Provided data
**src/common/opbs_map.svh**
```systemverilog
`ifndef OPBS_MAP_SVH
`define OPBS_MAP_SVH

// ----------------------------------------------------------------------------
// Register byte addresses
// ----------------------------------------------------------------------------
`define OPBS_ADR_MODE        32'h07f4_0000
`define OPBS_ADR_STATUS      32'h07f4_0004
`define OPBS_ADR_PADDR       32'h07f4_0008
`define OPBS_ADR_PDATA       32'h07f4_000c
`define OPBS_ADR_IRQ_STAT    32'h07f4_0040
`define OPBS_ADR_IRQ_EN      32'h07f4_0044
`define OPBS_ADR_IRQ_CLR     32'h07f4_0048

// ----------------------------------------------------------------------------
// Field positions and widths
// ----------------------------------------------------------------------------
`define OPBS_ST_IDLE_BIT     0
`define OPBS_ST_EMPTY_BIT    1
`define OPBS_ST_MRDY_BIT     2
`define OPBS_MODE_W          3
`define OPBS_PADDR_W         13
`define OPBS_IRQ_W           3
`define OPBS_EV_PROGRAMMING_MODE_DONE    0
`define OPBS_EV_BUF_TAKEN    1
`define OPBS_EV_MODE_DONE    2

// ----------------------------------------------------------------------------
// Reset values
// ----------------------------------------------------------------------------
`define OPBS_RST_MRDY        1'h1
`define OPBS_RST_EMPTY       1'h1
`define OPBS_RST_IDLE        1'h1
`define OPBS_RST_PADDR       13'h0000
`define OPBS_RST_PDATA       32'h0000_0000
`define OPBS_RST_IRQ         3'h0

// ----------------------------------------------------------------------------
// Operating mode codes
// ----------------------------------------------------------------------------
`define OPBS_MODE_DEEP_STANDBY_MODE      3'h0
`define OPBS_MODE_STANDBY_MODE       3'h1
`define OPBS_MODE_READ       3'h2
`define OPBS_MODE_PROGRAMMING_MODE       3'h3
`define OPBS_MODE_PROGRAM_VERIFY_MODE       3'h4
`define OPBS_MODE_INITIAL_MARGIN_READ_MODE       3'h5
`define OPBS_MODE_ACOPY      3'h6

`endif

```
**src/common/opbs_pkg.sv**
```systemverilog
package opbs_pkg;

    // ------------------------------------------------------------------------
    // Operating modes
    // ------------------------------------------------------------------------
    typedef enum logic [2:0] {
        deep_standby_mode        = 3'h0,
        standby_mode             = 3'h1,
        normal_read_mode         = 3'h2,
        programming_mode         = 3'h3,
        program_verify_mode      = 3'h4,
        initial_margin_read_mode = 3'h5,
        auto_copy_mode           = 3'h6
    } opbs_mode_type;

    // ------------------------------------------------------------------------
    // Programming engine states, one-hot
    // ------------------------------------------------------------------------
    typedef enum logic [2:0] {
        ENG_IDLE  = 3'b001,
        ENG_OFFER = 3'b010,
        ENG_BUSY  = 3'b100
    } opbs_eng_type;

    // ------------------------------------------------------------------------
    // One programming request held in the program buffer
    // ------------------------------------------------------------------------
    typedef struct packed {
        logic [12:0] addr;
        logic [31:0] data;
    } opbs_req_type;

    // ------------------------------------------------------------------------
    // Byte-lane write into the program buffer
    // ------------------------------------------------------------------------
    typedef struct packed {
        logic        addr_we;
        logic        data_we;
        logic [3:0]  sel;
        logic [31:0] wdata;
    } opbs_bufwr_type;

endpackage : opbs_pkg

```
**src/opbs_top.sv**
```systemverilog
`timescale 1ns/1ps
`include "opbs_map.svh"

// Notes on behaviour
// - Status bit 2 shows mode ready, resets 1
// - Mode change clears ready until transition done
// - Status bit 1 shows buffer empty, resets 1
// - Launching address write clears buffer empty
// - Buffer registers ignore writes while request pending
// - Status bit 0 shows programming idle, resets 1
// - Address register holds 13 bits, upper zero
// - Data register holds 32 bits, resets zero
// - Address write launches programming in programming mode
// - Mode codes zero to six as listed
// - Mode field read-only during transition
module opbs_top (
    input  wire logic                   clk_i,
    input  wire logic                   rst_i,
    // Wishbone classic slave
    input  wire logic                   cyc_i,
    input  wire logic                   stb_i,
    input  wire logic                   we_i,
    input  wire logic [31:0]            adr_i,
    input  wire logic [3:0]             sel_i,
    input  wire logic [31:0]            dat_i,
    output logic [31:0]                 dat_o,
    output logic                        ack_o,
    output logic                        irq_o,
    // Rest of the controller and cell array
    output opbs_pkg::opbs_mode_type     mode_o,
    output logic                        mode_change_o,
    input  wire logic                   mode_done_i,
    output logic                        programming_mode_valid_o,
    output opbs_pkg::opbs_req_type      programming_mode_req_o,
    input  wire logic                   programming_mode_ready_i,
    input  wire logic                   programming_mode_done_i
);

    // ------------------------------------------------------------------------
    // Declarations
    // ------------------------------------------------------------------------
    opbs_pkg::opbs_mode_type mode_q;
    opbs_pkg::opbs_mode_type mode_d;
    opbs_pkg::opbs_eng_type  eng_q;
    opbs_pkg::opbs_eng_type  eng_d;
    opbs_pkg::opbs_req_type  buf_rd;
    opbs_pkg::opbs_bufwr_type bufwr;
    logic                    mrdy_q;
    logic                    mrdy_d;
    logic                    pend_q;
    logic                    pend_d;
    logic                    mchg_q;
    logic                    pvalid_q;
    logic                    ack_q;
    logic [31:0]             rdat_q;
    logic [31:0]             rdat_d;
    logic [2:0]              ist_q;
    logic [2:0]              ist_d;
    logic [2:0]              ien_q;
    logic [2:0]              ien_d;
    logic                    irq_q;
    logic [2:0]              events;
    logic [2:0]              status;

    // ------------------------------------------------------------------------
    // Bus decode
    // ------------------------------------------------------------------------
    function automatic logic hit(input logic [31:0] a, input logic [31:0] r);
        return a[31:2] == r[31:2];
    endfunction : hit

    wire access   = cyc_i & stb_i & ~ack_q;
    wire wr       = access & we_i;
    wire sel_mode = hit(adr_i, `OPBS_ADR_MODE);
    wire sel_stat = hit(adr_i, `OPBS_ADR_STATUS);
    wire sel_padr = hit(adr_i, `OPBS_ADR_PADDR);
    wire sel_pdat = hit(adr_i, `OPBS_ADR_PDATA);
    wire sel_ist  = hit(adr_i, `OPBS_ADR_IRQ_STAT);
    wire sel_ien  = hit(adr_i, `OPBS_ADR_IRQ_EN);
    wire sel_iclr = hit(adr_i, `OPBS_ADR_IRQ_CLR);

    // ------------------------------------------------------------------------
    // Mode select
    // ------------------------------------------------------------------------
    wire [2:0] wmode     = dat_i[2:0];
    wire       mode_legal = wmode <= `OPBS_MODE_ACOPY;
    // Mode field writable only when ready, legal code and a real change
    wire       mode_wr   = wr & sel_mode & sel_i[0] & mrdy_q & mode_legal
                           & (wmode != mode_q);
    wire       mode_fin  = ~mrdy_q & mode_done_i;
    wire       in_programming_mode   = (mode_q == opbs_pkg::programming_mode) & mrdy_q;

    // Copy mode drops back to deep standby when the transfer is done
    always_comb begin
        mode_d = mode_q;
        if (mode_wr) begin
            mode_d = opbs_pkg::opbs_mode_type'(wmode);
        end else if (mode_fin && mode_q == opbs_pkg::auto_copy_mode) begin
            mode_d = opbs_pkg::deep_standby_mode;
        end
    end

    // Ready falls on a change and rises when the transition finishes
    assign mrdy_d = mode_wr ? 1'b0 : (mode_fin ? 1'b1 : mrdy_q);

    always_ff @(posedge clk_i) begin
        if (rst_i) begin
            mode_q <= opbs_pkg::deep_standby_mode;
            mrdy_q <= `OPBS_RST_MRDY;
            mchg_q <= 1'b0;
        end else begin
            mode_q <= mode_d;
            mrdy_q <= mrdy_d;
            mchg_q <= mode_wr;
        end
    end

    // ------------------------------------------------------------------------
    // Program buffer writes
    // ------------------------------------------------------------------------
    // Pending request freezes both buffer registers
    wire buf_open = ~pend_q;
    wire padr_wr  = wr & sel_padr & buf_open;
    wire launch   = padr_wr & in_programming_mode;

    assign bufwr.addr_we = padr_wr;
    assign bufwr.data_we = wr & sel_pdat & buf_open;
    assign bufwr.sel     = sel_i;
    assign bufwr.wdata   = dat_i;

    opbs_program_buffer u_program_buffer (
        .clk_i (clk_i),
        .rst_i (rst_i),
        .wr_i  (bufwr),
        .buf_o (buf_rd)
    );

    // ------------------------------------------------------------------------
    // Programming engine
    // ------------------------------------------------------------------------
    wire taken = (eng_q == opbs_pkg::ENG_OFFER) & programming_mode_ready_i;

    // Pending flag: set by a launch, cleared when the engine takes it
    assign pend_d = launch ? 1'b1 : (taken ? 1'b0 : pend_q);

    always_comb begin
        eng_d = eng_q;
        case (eng_q)
            opbs_pkg::ENG_IDLE: begin
                if (pend_q) begin
                    eng_d = opbs_pkg::ENG_OFFER;
                end
            end
            opbs_pkg::ENG_OFFER: begin
                if (programming_mode_ready_i) begin
                    eng_d = opbs_pkg::ENG_BUSY;
                end
            end
            opbs_pkg::ENG_BUSY: begin
                if (programming_mode_done_i) begin
                    eng_d = opbs_pkg::ENG_IDLE;
                end
            end
            default: begin
                eng_d = opbs_pkg::ENG_IDLE;
            end
        endcase
    end

    always_ff @(posedge clk_i) begin
        if (rst_i) begin
            eng_q    <= opbs_pkg::ENG_IDLE;
            pend_q   <= 1'b0;
            pvalid_q <= 1'b0;
        end else begin
            eng_q    <= eng_d;
            pend_q   <= pend_d;
            pvalid_q <= (eng_d == opbs_pkg::ENG_OFFER);
        end
    end

    // ------------------------------------------------------------------------
    // Status and interrupt events
    // ------------------------------------------------------------------------
    assign status[`OPBS_ST_MRDY_BIT]  = mrdy_q;
    assign status[`OPBS_ST_EMPTY_BIT] = ~pend_q;
    assign status[`OPBS_ST_IDLE_BIT]  = (eng_q == opbs_pkg::ENG_IDLE) & ~pend_q;

    assign events[`OPBS_EV_PROGRAMMING_MODE_DONE] = (eng_q == opbs_pkg::ENG_BUSY) & programming_mode_done_i;
    assign events[`OPBS_EV_BUF_TAKEN] = taken;
    assign events[`OPBS_EV_MODE_DONE] = mode_fin;

    // Sticky bits, a new event wins over a clear in the same cycle
    wire [2:0] iclr = (wr & sel_iclr & sel_i[0]) ? dat_i[2:0] : 3'h0;
    assign ist_d = (ist_q & ~iclr) | events;
    assign ien_d = (wr & sel_ien & sel_i[0]) ? dat_i[2:0] : ien_q;

    always_ff @(posedge clk_i) begin
        if (rst_i) begin
            ist_q <= `OPBS_RST_IRQ;
            ien_q <= `OPBS_RST_IRQ;
            irq_q <= 1'b0;
        end else begin
            ist_q <= ist_d;
            ien_q <= ien_d;
            irq_q <= |(ist_d & ien_d);
        end
    end

    // ------------------------------------------------------------------------
    // Read mux, unmapped and write-only addresses read zero
    // ------------------------------------------------------------------------
    always_comb begin
        if (sel_mode) begin
            rdat_d = {29'h0, mode_q};
        end else if (sel_stat) begin
            rdat_d = {29'h0, status};
        end else if (sel_padr) begin
            rdat_d = {19'h0, buf_rd.addr};
        end else if (sel_pdat) begin
            rdat_d = buf_rd.data;
        end else if (sel_ist) begin
            rdat_d = {29'h0, ist_q};
        end else if (sel_ien) begin
            rdat_d = {29'h0, ien_q};
        end else begin
            rdat_d = 32'h0000_0000;
        end
    end

    // Acknowledge one cycle after the strobe, dropped the next cycle
    always_ff @(posedge clk_i) begin
        if (rst_i) begin
            ack_q  <= 1'b0;
            rdat_q <= 32'h0000_0000;
        end else begin
            ack_q  <= access;
            rdat_q <= (access & ~we_i) ? rdat_d : 32'h0000_0000;
        end
    end

    // ------------------------------------------------------------------------
    // Outputs
    // ------------------------------------------------------------------------
    assign dat_o         = rdat_q;
    assign ack_o         = ack_q;
    assign irq_o         = irq_q;
    assign mode_o        = mode_q;
    assign mode_change_o = mchg_q;
    assign programming_mode_valid_o  = pvalid_q;
    assign programming_mode_req_o    = buf_rd;

endmodule : opbs_top

```
**src/opbs_program_buffer.sv**
```systemverilog
`timescale 1ns/1ps
`include "opbs_map.svh"

module opbs_program_buffer (
    input  wire logic                  clk_i,
    input  wire logic                  rst_i,
    input  wire opbs_pkg::opbs_bufwr_type wr_i,
    output opbs_pkg::opbs_req_type     buf_o
);

    // ------------------------------------------------------------------------
    // Byte merge
    // ------------------------------------------------------------------------
    function automatic logic [31:0] merge(input logic [31:0] old_v,
                                          input logic [31:0] new_v,
                                          input logic [3:0]  sel);
        logic [31:0] r;
        r = old_v;
        for (int i = 0; i < 4; i++) begin
            if (sel[i]) begin
                r[i*8 +: 8] = new_v[i*8 +: 8];
            end
        end
        return r;
    endfunction : merge

    opbs_pkg::opbs_req_type buf_q;
    opbs_pkg::opbs_req_type buf_d;
    logic [31:0]            addr_wide;

    // Next contents, address kept to 13 bits, upper bits dropped
    assign addr_wide  = merge({19'h0, buf_q.addr}, wr_i.wdata, wr_i.sel);
    assign buf_d.addr = wr_i.addr_we ? addr_wide[12:0] : buf_q.addr;
    assign buf_d.data = wr_i.data_we ? merge(buf_q.data, wr_i.wdata, wr_i.sel) : buf_q.data;

    // Storage, contents read straight from the register
    always_ff @(posedge clk_i) begin
        if (rst_i) begin
            buf_q.addr <= `OPBS_RST_PADDR;
            buf_q.data <= `OPBS_RST_PDATA;
        end else begin
            buf_q <= buf_d;
        end
    end

    assign buf_o = buf_q;

endmodule : opbs_program_buffer

```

Task statement
Scan the data above and report each line in which "wmode" is present.

Problem solution
    wire [2:0] wmode     = dat_i[2:0];
    wire       mode_legal = wmode <= `OPBS_MODE_ACOPY;
                           & (wmode != mode_q);
            mode_d = opbs_pkg::opbs_mode_type'(wmode);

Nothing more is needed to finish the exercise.